==== DATA UNDER STUDY ====

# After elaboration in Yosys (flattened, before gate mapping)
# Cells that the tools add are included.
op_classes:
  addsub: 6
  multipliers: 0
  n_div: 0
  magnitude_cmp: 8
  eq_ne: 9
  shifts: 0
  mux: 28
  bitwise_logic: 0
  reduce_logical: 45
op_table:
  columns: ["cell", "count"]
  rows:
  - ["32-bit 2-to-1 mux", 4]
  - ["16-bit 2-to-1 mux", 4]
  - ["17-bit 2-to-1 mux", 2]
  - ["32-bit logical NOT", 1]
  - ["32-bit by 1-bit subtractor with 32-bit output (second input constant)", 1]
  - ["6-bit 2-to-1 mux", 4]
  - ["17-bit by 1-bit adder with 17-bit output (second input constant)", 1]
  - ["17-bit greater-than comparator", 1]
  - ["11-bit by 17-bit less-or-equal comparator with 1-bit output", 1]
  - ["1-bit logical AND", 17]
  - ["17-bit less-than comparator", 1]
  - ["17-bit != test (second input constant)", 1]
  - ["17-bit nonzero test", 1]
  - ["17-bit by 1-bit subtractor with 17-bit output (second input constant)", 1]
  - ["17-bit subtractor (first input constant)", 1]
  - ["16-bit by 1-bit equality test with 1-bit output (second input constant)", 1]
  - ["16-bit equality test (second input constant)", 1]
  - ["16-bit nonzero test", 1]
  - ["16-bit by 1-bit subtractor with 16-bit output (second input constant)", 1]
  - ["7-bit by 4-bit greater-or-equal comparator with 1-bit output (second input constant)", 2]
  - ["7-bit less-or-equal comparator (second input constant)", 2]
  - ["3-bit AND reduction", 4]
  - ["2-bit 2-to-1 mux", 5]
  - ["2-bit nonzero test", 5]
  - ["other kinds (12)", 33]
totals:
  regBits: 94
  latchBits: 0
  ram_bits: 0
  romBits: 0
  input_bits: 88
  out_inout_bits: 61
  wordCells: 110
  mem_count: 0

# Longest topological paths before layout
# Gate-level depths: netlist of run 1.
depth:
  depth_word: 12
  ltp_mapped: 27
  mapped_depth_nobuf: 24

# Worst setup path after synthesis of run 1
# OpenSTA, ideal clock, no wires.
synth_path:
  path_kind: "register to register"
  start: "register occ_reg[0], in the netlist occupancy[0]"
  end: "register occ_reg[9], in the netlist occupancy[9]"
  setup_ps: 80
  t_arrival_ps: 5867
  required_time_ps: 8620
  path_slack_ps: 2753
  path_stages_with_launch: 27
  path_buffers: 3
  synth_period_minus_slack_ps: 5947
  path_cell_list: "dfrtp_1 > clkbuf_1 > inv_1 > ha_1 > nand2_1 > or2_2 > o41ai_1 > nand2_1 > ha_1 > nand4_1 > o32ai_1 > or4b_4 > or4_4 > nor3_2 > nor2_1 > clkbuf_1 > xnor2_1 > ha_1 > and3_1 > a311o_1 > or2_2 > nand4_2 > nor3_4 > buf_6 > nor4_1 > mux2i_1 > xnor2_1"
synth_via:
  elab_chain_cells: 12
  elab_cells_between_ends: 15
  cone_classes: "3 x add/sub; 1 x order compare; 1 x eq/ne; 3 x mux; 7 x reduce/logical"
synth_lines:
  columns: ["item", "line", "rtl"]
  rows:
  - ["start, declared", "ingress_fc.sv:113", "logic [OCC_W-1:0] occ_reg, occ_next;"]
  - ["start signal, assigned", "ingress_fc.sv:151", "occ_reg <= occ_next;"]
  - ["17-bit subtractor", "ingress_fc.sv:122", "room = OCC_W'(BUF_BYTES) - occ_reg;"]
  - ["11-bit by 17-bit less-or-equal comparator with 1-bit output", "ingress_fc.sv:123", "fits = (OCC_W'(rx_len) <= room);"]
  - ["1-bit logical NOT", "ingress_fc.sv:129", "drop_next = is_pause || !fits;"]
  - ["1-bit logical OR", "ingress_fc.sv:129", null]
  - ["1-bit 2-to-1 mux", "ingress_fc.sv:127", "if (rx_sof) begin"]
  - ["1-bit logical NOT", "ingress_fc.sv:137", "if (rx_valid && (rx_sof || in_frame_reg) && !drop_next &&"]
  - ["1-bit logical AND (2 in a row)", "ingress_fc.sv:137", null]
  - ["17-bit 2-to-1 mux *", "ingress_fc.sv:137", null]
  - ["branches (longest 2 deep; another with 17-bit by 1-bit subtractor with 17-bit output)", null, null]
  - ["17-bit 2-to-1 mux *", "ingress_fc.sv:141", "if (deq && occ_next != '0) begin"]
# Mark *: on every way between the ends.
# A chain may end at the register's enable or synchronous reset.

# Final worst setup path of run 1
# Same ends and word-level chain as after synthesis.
## src/core/rtss_defs.svh

```systemverilog
// register offsets, field positions, codes and reset values of the schedule block
// assumes a 32-bit apb slave with byte addresses in an 8-bit window
`ifndef RTSS_DEFS_SVH
`define RTSS_DEFS_SVH

// ----------------------------------------------------------------
// register byte offsets
// ----------------------------------------------------------------
`define RTSS_ADDR_MODE 8'h00
`define RTSS_ADDR_TSRC 8'h04
`define RTSS_ADDR_WIN0 8'h08
`define RTSS_ADDR_WIN3 8'h14
`define RTSS_ADDR_OFS 8'h18
`define RTSS_ADDR_RELAY 8'h1c
`define RTSS_ADDR_STAT 8'h20

// ----------------------------------------------------------------
// mode register fields (lsb positions)
// ----------------------------------------------------------------
`define RTSS_MODE_TFUN 0
`define RTSS_MODE_OSEL 2
`define RTSS_MODE_SPD 4
`define RTSS_MODE_DIR 8
`define RTSS_MODE_RUN 12
`define RTSS_MODE_FRQ 16
`define RTSS_MODE_LOCK 20

// ----------------------------------------------------------------
// window register fields (lsb positions)
// ----------------------------------------------------------------
`define RTSS_WIN_START 0
`define RTSS_WIN_STOP 11
`define RTSS_WIN_SDAY 22
`define RTSS_WIN_EDAY 25

// ----------------------------------------------------------------
// codes and reset values
// ----------------------------------------------------------------
`define RTSS_TFUN_ON 2'h1
`define RTSS_TFUN_DI 2'h2
`define RTSS_SPD_OFF 3'h0
`define RTSS_SPD_PAIR 3'h5
`define RTSS_RUN_SCHED 3'h4
`define RTSS_FRQ_SCHED 4'h6
`define RTSS_LOCK_NO_REV 2'h1
`define RTSS_LOCK_NO_FWD 2'h2
`define RTSS_REG_RESET 32'h0000_0000

`endif

```

## src/core/rtss_pkg.sv

```systemverilog
// types shared by the schedule block and its window evaluator
// assumes minute-of-day counting from 0 to 1439
package rtss_pkg;
  typedef logic [10:0] rtss_minute_type;
  typedef logic [2:0] rtss_day_type;
  typedef logic [4:0] rtss_mask_type;
endpackage : rtss_pkg

```

## src/core/rtss_win_if.sv

```systemverilog
// carrier between the schedule core and one time-window evaluator
// assumes the core drives settings and clock time, the evaluator answers
`timescale 1ns/1ps
`default_nettype none
interface rtss_win_if;
  rtss_pkg::rtss_minute_type start_min;
  rtss_pkg::rtss_minute_type stop_min;
  rtss_pkg::rtss_minute_type now_min;
  rtss_pkg::rtss_day_type start_day;
  rtss_pkg::rtss_day_type stop_day;
  rtss_pkg::rtss_day_type now_day;
  logic active;
  modport eval (input start_min, stop_min, now_min, start_day, stop_day, now_day,
    output active);
  modport cfg (output start_min, stop_min, now_min, start_day, stop_day, now_day,
    input active);
endinterface : rtss_win_if
`default_nettype wire

```

## src/core/rtss_window.sv

```systemverilog
// one weekly time window: weekday range and inclusive minute range
// assumes weekday 1..7 and minutes of day below 1440
`timescale 1ns/1ps
`default_nettype none
module rtss_window (
  rtss_win_if.eval win
);
  logic day_ok;
  logic time_ok;

  // ----------------------------------------------------------------
  // window evaluation
  // ----------------------------------------------------------------
  // ranges may wrap past sunday or past midnight
  always_comb begin
    if (win.start_day <= win.stop_day) begin
      day_ok = (win.now_day >= win.start_day) && (win.now_day <= win.stop_day);
    end else begin
      day_ok = (win.now_day >= win.start_day) || (win.now_day <= win.stop_day);
    end
    // [RULE5] stop minute inclusive
    if (win.start_min < win.stop_min) begin
      time_ok = (win.now_min >= win.start_min) && (win.now_min <= win.stop_min);
    end else begin
      time_ok = (win.now_min >= win.start_min) || (win.now_min <= win.stop_min);
    end
  end

  // [RULE19] weekday and time match
  // [RULE17] equal start and stop disables
  assign win.active = day_ok && time_ok && (win.start_min != win.stop_min);
endmodule : rtss_window
`default_nettype wire

```

## src/core/rtss_sched.sv

```systemverilog
// schedule core: timers from weekly windows, speed stage, direction, run gate
// assumes clock time and inputs synchronous to pclk; apb slave, zero wait
// Functional notes
// [RULE1] timer source is 5-bit mask: bits 0-3 windows, bit 4 offset, 0 none
// [RULE2] timer is OR of all selected windows
// [RULE3] mask bit 4 ORs the offset window into the timer
// [RULE4] one relay per timer; later duplicate relay mapping is ignored
// [RULE5] stop minute is inclusive, window ends the minute after
// [RULE6] speed selection 0 leaves frequency and direction untouched
// [RULE7] selections 1-4: that timer gates, speed stage zero
// [RULE8] selection 5: timers one and two form the stage code
// [RULE9] selection 5: same code picks the direction bit
// [RULE10] each timer evaluated on its own mask only
// [RULE11] scheduled frequency needs frequency source 6 and run source schedule
// [RULE12] fire mode input or kinetic ride-through forces schedule off
// [RULE13] run source 0-3 never grants a run from timers
// [RULE14] run source 4 runs only while relevant timer active
// [RULE15] direction lock blocks a locked-out scheduled direction
// [RULE16] direction field: one bit per case, 0 forward, 1 reverse
// [RULE17] window with equal start and stop never activates
// [RULE18] timer function 0 off, 1 on, 2 on while digital input asserted
// [RULE19] window active within weekday range and time range
// [RULE20] outputs registered, reset to inactive, stage zero, forward
`include "rtss_defs.svh"
`timescale 1ns/1ps
`default_nettype none
module rtss_sched (
  input wire logic pclk,
  input wire logic presetn,
  input wire logic [7:0] paddr,
  input wire logic psel,
  input wire logic penable,
  input wire logic pwrite,
  input wire logic [31:0] pwdata,
  input wire logic [3:0] pstrb,
  output logic [31:0] prdata,
  output logic pready,
  output logic pslverr,
  input wire logic [2:0] now_day,
  input wire logic [4:0] now_hour,
  input wire logic [5:0] now_minute,
  input wire logic timer_di,
  input wire logic offset_di,
  input wire logic fire_mode_cfg,
  input wire logic kinetic_ride_through_en,
  output logic [3:0] timer_state,
  output logic [1:0] speed_stage,
  output logic dir_reverse,
  output logic run_grant,
  output logic freq_from_sched,
  output logic dir_from_sched,
  output logic [3:0] relay_out
);
  logic [31:0] mode_q, mode_d, tsrc_q, tsrc_d, ofs_q, ofs_d, relay_q, relay_d;
  logic [31:0] win_q [4];
  logic [31:0] win_d [4];
  logic [31:0] prdata_q, prdata_d;
  logic [3:0] timer_q, timer_d, relay_out_q, relay_out_d, win_act;
  logic [1:0] stage_q, stage_d;
  logic dir_q, dir_d, grant_q, grant_d, freq_q, freq_d, dsel_q, dsel_d;
  logic wr_en, rd_en, acc, addr_ok, sched_en, ofs_act, gate, req_rev, dir_ok;
  logic [2:0] spd_sel, run_src;
  logic [1:0] tfun, osel, lock;
  logic [3:0] dir_bits, frq_src;
  logic [2:0] eff_map [4];
  logic [3:0] dup;
  rtss_pkg::rtss_minute_type now_min;
  rtss_win_if win_bus [4] ();

  // ----------------------------------------------------------------
  // apb access
  // ----------------------------------------------------------------
  // zero wait: every access phase completes at its first edge
  assign acc = psel && penable;
  assign wr_en = acc && pwrite && addr_ok;
  assign rd_en = psel && !penable && !pwrite;
  assign pready = 1'b1;
  assign pslverr = acc && !addr_ok;
  assign prdata = prdata_q;

  // address decode
  always_comb begin
    if (paddr == `RTSS_ADDR_MODE) begin
      addr_ok = 1'b1;
    end else if (paddr == `RTSS_ADDR_TSRC) begin
      addr_ok = 1'b1;
    end else if ((paddr >= `RTSS_ADDR_WIN0) && (paddr <= `RTSS_ADDR_WIN3)
                 && (paddr[1:0] == 2'h0)) begin
      addr_ok = 1'b1;
    end else if (paddr == `RTSS_ADDR_OFS) begin
      addr_ok = 1'b1;
    end else if (paddr == `RTSS_ADDR_RELAY) begin
      addr_ok = 1'b1;
    end else if (paddr == `RTSS_ADDR_STAT) begin
      addr_ok = !pwrite;
    end else begin
      addr_ok = 1'b0;
    end
  end

  // byte lanes merged so partial writes keep the other bytes
  function automatic logic [31:0] rtss_merge(input logic [31:0] old_v,
      input logic [31:0] new_v, input logic [3:0] be);
    logic [31:0] res;
    res = old_v;
    for (int b = 0; b < 4; b++) begin
      if (be[b]) begin
        res[b*8 +: 8] = new_v[b*8 +: 8];
      end
    end
    return res;
  endfunction : rtss_merge

  // register writes in the access phase, read data capture in the setup phase
  always_comb begin
    mode_d = mode_q;
    tsrc_d = tsrc_q;
    ofs_d = ofs_q;
    relay_d = relay_q;
    prdata_d = prdata_q;
    for (int w = 0; w < 4; w++) begin
      win_d[w] = win_q[w];
    end
    if (wr_en) begin
      if (paddr == `RTSS_ADDR_MODE) begin
        mode_d = rtss_merge(mode_q, pwdata, pstrb);
      end else if (paddr == `RTSS_ADDR_TSRC) begin
        tsrc_d = rtss_merge(tsrc_q, pwdata, pstrb);
      end else if (paddr == `RTSS_ADDR_OFS) begin
        ofs_d = rtss_merge(ofs_q, pwdata, pstrb);
      end else if (paddr == `RTSS_ADDR_RELAY) begin
        relay_d = rtss_merge(relay_q, pwdata, pstrb);
      end else begin
        win_d[paddr[3:2] - 2'h2] = rtss_merge(win_q[paddr[3:2] - 2'h2], pwdata, pstrb);
      end
    end
    if (rd_en) begin
      if (paddr == `RTSS_ADDR_MODE) begin
        prdata_d = mode_q;
      end else if (paddr == `RTSS_ADDR_TSRC) begin
        prdata_d = tsrc_q;
      end else if ((paddr >= `RTSS_ADDR_WIN0) && (paddr <= `RTSS_ADDR_WIN3)) begin
        prdata_d = win_q[paddr[3:2] - 2'h2];
      end else if (paddr == `RTSS_ADDR_OFS) begin
        prdata_d = ofs_q;
      end else if (paddr == `RTSS_ADDR_RELAY) begin
        prdata_d = relay_q;
      end else if (paddr == `RTSS_ADDR_STAT) begin
        prdata_d = {19'h0_0000, dup, sched_en, grant_q, dir_q, stage_q, timer_q};
      end else begin
        prdata_d = `RTSS_REG_RESET;
      end
    end
  end

  // ----------------------------------------------------------------
  // settings decode and time windows
  // ----------------------------------------------------------------
  assign tfun = mode_q[`RTSS_MODE_TFUN +: 2];
  assign osel = mode_q[`RTSS_MODE_OSEL +: 2];
  assign spd_sel = mode_q[`RTSS_MODE_SPD +: 3];
  assign dir_bits = mode_q[`RTSS_MODE_DIR +: 4];
  assign run_src = mode_q[`RTSS_MODE_RUN +: 3];
  assign frq_src = mode_q[`RTSS_MODE_FRQ +: 4];
  assign lock = mode_q[`RTSS_MODE_LOCK +: 2];
  assign now_min = ({6'h00, now_hour} << 6) - ({6'h00, now_hour} << 2) + {5'h00, now_minute};

  // [RULE18] timer function enable
  // [RULE12] fire mode or ride-through override
  assign sched_en = ((tfun == `RTSS_TFUN_ON) || ((tfun == `RTSS_TFUN_DI) && timer_di))
                    && !fire_mode_cfg && !kinetic_ride_through_en;

  // offset window from its preset minute to the end of the day
  assign ofs_act = ((osel == `RTSS_TFUN_ON) || ((osel == `RTSS_TFUN_DI) && offset_di))
                   && (now_min >= ofs_q[10:0]);

  // one evaluator per window
  for (genvar g = 0; g < 4; g++) begin : g_win
    assign win_bus[g].start_min = win_q[g][`RTSS_WIN_START +: 11];
    assign win_bus[g].stop_min = win_q[g][`RTSS_WIN_STOP +: 11];
    assign win_bus[g].start_day = win_q[g][`RTSS_WIN_SDAY +: 3];
    assign win_bus[g].stop_day = win_q[g][`RTSS_WIN_EDAY +: 3];
    assign win_bus[g].now_min = now_min;
    assign win_bus[g].now_day = now_day;
    assign win_act[g] = win_bus[g].active;
    rtss_window u_win (
      .win(win_bus[g])
    );
    // [RULE1] mask picks sources
    // [RULE2] [RULE3] [RULE10] own mask only
    assign timer_d[g] = sched_en && |(tsrc_q[g*8 +: 5] & {ofs_act, win_act});
  end

  // ----------------------------------------------------------------
  // speed stage, direction and run gate
  // ----------------------------------------------------------------
  // computed from registered timers, so they trail timer_state by one edge
  always_comb begin
    gate = 1'b0;
    stage_d = 2'h0;
    req_rev = dir_bits[0];
    // [RULE7] single timer, stage zero
    if ((spd_sel != `RTSS_SPD_OFF) && (spd_sel < `RTSS_SPD_PAIR)) begin
      gate = timer_q[spd_sel[1:0] - 2'h1];
    // [RULE8] [RULE9] timer pair code
    end else if (spd_sel == `RTSS_SPD_PAIR) begin
      gate = timer_q[0] || timer_q[1];
      stage_d = timer_q[1:0];
      // [RULE16] bit 0 forward, 1 reverse
      req_rev = dir_bits[timer_q[1:0]];
    end
    // [RULE15] locked direction refused
    dir_ok = !((lock == `RTSS_LOCK_NO_REV) && req_rev)
             && !((lock == `RTSS_LOCK_NO_FWD) && !req_rev);
    // [RULE6] selection 0 or invalid leaves the drive alone
    dsel_d = sched_en && gate && (spd_sel != `RTSS_SPD_OFF) && (spd_sel <= `RTSS_SPD_PAIR);
    // [RULE11] frequency needs both sources on the schedule
    freq_d = dsel_d && (frq_src == `RTSS_FRQ_SCHED) && (run_src == `RTSS_RUN_SCHED);
    // [RULE13] [RULE14] run only from run source 4
    grant_d = dsel_d && (run_src == `RTSS_RUN_SCHED) && dir_ok;
    dir_d = dsel_d && dir_ok && req_rev;
  end

  // [RULE4] later duplicate relay mapping ignored
  always_comb begin
    for (int r = 0; r < 4; r++) begin
      eff_map[r] = (relay_q[r*4 +: 3] > 3'h4) ? 3'h0 : relay_q[r*4 +: 3];
      dup[r] = 1'b0;
      for (int k = 0; k < r; k++) begin
        if ((eff_map[r] != 3'h0) && (eff_map[k] == eff_map[r])) begin
          dup[r] = 1'b1;
        end
      end
      if (dup[r]) begin
        eff_map[r] = 3'h0;
      end
      relay_out_d[r] = (eff_map[r] != 3'h0) && timer_q[eff_map[r][1:0] - 2'h1];
    end
  end

  // ----------------------------------------------------------------
  // state registers
  // ----------------------------------------------------------------
  // [RULE20] reset to inactive, stage zero, forward
  always_ff @(posedge pclk or negedge presetn) begin
    if (!presetn) begin
      mode_q <= `RTSS_REG_RESET;
      tsrc_q <= `RTSS_REG_RESET;
      ofs_q <= `RTSS_REG_RESET;
      relay_q <= `RTSS_REG_RESET;
      prdata_q <= `RTSS_REG_RESET;
      for (int w = 0; w < 4; w++) begin
        win_q[w] <= `RTSS_REG_RESET;
      end
      timer_q <= 4'h0;
      stage_q <= 2'h0;
      dir_q <= 1'b0;
      grant_q <= 1'b0;
      freq_q <= 1'b0;
      dsel_q <= 1'b0;
      relay_out_q <= 4'h0;
    end else begin
      mode_q <= mode_d;
      tsrc_q <= tsrc_d;
      ofs_q <= ofs_d;
      relay_q <= relay_d;
      prdata_q <= prdata_d;
      for (int w = 0; w < 4; w++) begin
        win_q[w] <= win_d[w];
      end
      timer_q <= timer_d;
      stage_q <= stage_d;
      dir_q <= dir_d;
      grant_q <= grant_d;
      freq_q <= freq_d;
      dsel_q <= dsel_d;
      relay_out_q <= relay_out_d;
    end
  end

  assign timer_state = timer_q;
  assign speed_stage = stage_q;
  assign dir_reverse = dir_q;
  assign run_grant = grant_q;
  assign freq_from_sched = freq_q;
  assign dir_from_sched = dsel_q;
  assign relay_out = relay_out_q;

  // ----------------------------------------------------------------
  // assertions
  // ----------------------------------------------------------------
  AST_MASK_ZERO: assert property (@(posedge pclk) disable iff (!presetn) // [RULE1]
    timer_state[0] |-> $past(tsrc_q[4:0]) != 5'h00)
    else $error("timer 0 active with empty mask");
  AST_TIMER_OR: assert property (@(posedge pclk) disable iff (!presetn) // [RULE2]
    (sched_en && |(tsrc_q[11:8] & win_act)) |=> timer_state[1])
    else $error("timer 1 missed a selected window");
  AST_OFFSET_OR: assert property (@(posedge pclk) disable iff (!presetn) // [RULE3]
    (sched_en && tsrc_q[4] && ofs_act) |=> timer_state[0])
    else $error("offset window not ORed into timer 0");
  AST_RELAY_ONE: assert property (@(posedge pclk) disable iff (!presetn) // [RULE4]
    (eff_map[0] != 3'h0) |-> (eff_map[1] != eff_map[0]) && (eff_map[2] != eff_map[0])
    && (eff_map[3] != eff_map[0]))
    else $error("two relays mapped to one timer");
  AST_STOP_INCL: assert property (@(posedge pclk) disable iff (!presetn) // [RULE5]
    (win_bus[0].now_min == win_bus[0].stop_min) && (win_bus[0].start_min < win_bus[0].stop_min)
    && (now_day == win_bus[0].start_day) |-> win_act[0])
    else $error("window dropped during its stop minute");
  AST_SEL_OFF: assert property (@(posedge pclk) disable iff (!presetn) // [RULE6]
    (spd_sel == `RTSS_SPD_OFF) |=> !dir_from_sched && !freq_from_sched && !run_grant)
    else $error("schedule acted with speed selection 0");
  AST_SINGLE_STAGE: assert property (@(posedge pclk) disable iff (!presetn) // [RULE7]
    (spd_sel != `RTSS_SPD_OFF) && (spd_sel < `RTSS_SPD_PAIR) |=> speed_stage == 2'h0)
    else $error("single timer selection left stage zero");
  AST_PAIR_STAGE: assert property (@(posedge pclk) disable iff (!presetn) // [RULE8]
    (spd_sel == `RTSS_SPD_PAIR) |=> speed_stage == $past(timer_state[1:0]))
    else $error("pair stage does not follow timers one and two");
  AST_FIRE_OFF: assert property (@(posedge pclk) disable iff (!presetn) // [RULE12]
    (fire_mode_cfg || kinetic_ride_through_en) |=> !run_grant && timer_state == 4'h0)
    else $error("schedule still active under fire mode or ride-through");
  AST_RUN_SRC_LOW: assert property (@(posedge pclk) disable iff (!presetn) // [RULE13]
    (run_src < `RTSS_RUN_SCHED) |=> !run_grant)
    else $error("run granted with run source 0 to 3");
  AST_LOCK: assert property (@(posedge pclk) disable iff (!presetn) // [RULE15]
    (lock == `RTSS_LOCK_NO_REV) |=> !dir_reverse)
    else $error("reverse produced while reverse is locked");
  AST_EQUAL_OFF: assert property (@(posedge pclk) disable iff (!presetn) // [RULE17]
    (win_bus[2].start_min == win_bus[2].stop_min) |-> !win_act[2])
    else $error("window with equal start and stop is active");
endmodule : rtss_sched
`default_nettype wire

```

## config.mk

```make
export PLATFORM = sky130hd
export DESIGN_NAME = rtss_sched
export DESIGN_NICKNAME = d
export VERILOG_FILES = /design/src/core/rtss_pkg.sv /design/src/core/rtss_win_if.sv /design/src/core/rtss_window.sv /design/src/core/rtss_sched.sv
export VERILOG_INCLUDE_DIRS = /design/src /design/src/core
export SDC_FILE = /design/constraint.sdc
export NUM_CORES = 1
export LEC_CHECK = 0
export BUFFER_PORTS_ARGS = -buffer_cell sky130_fd_sc_hd__buf_2
export CORE_ASPECT_RATIO = 0.75
export CORE_MARGIN = 2
export CORE_UTILIZATION = 64
export DETAILED_ROUTE_END_ITERATION = 10
export HOLD_SLACK_MARGIN = 0.08
export PLACE_DENSITY = 0.83
export SYNTH_ARGS = -nofsm -noshare
export SYNTH_HDL_FRONTEND = slang
export SYNTH_HIERARCHICAL = 1
export SYNTH_SLANG_ARGS = --single-unit
```

## constraint.sdc

```tcl
create_clock -name pclk -period 6.5 [get_ports pclk]
set_clock_uncertainty 0.2 [all_clocks]
set_input_delay 0.65 -clock pclk [delete_from_list [all_inputs] [get_ports pclk]]
set_output_delay 0.65 -clock pclk [all_outputs]
set_load 0.02 [all_outputs]
```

====

> TASK: Return the number of lines in the records holding the string "null", without any other words.

> RESPONSE TO THIS TASK: 4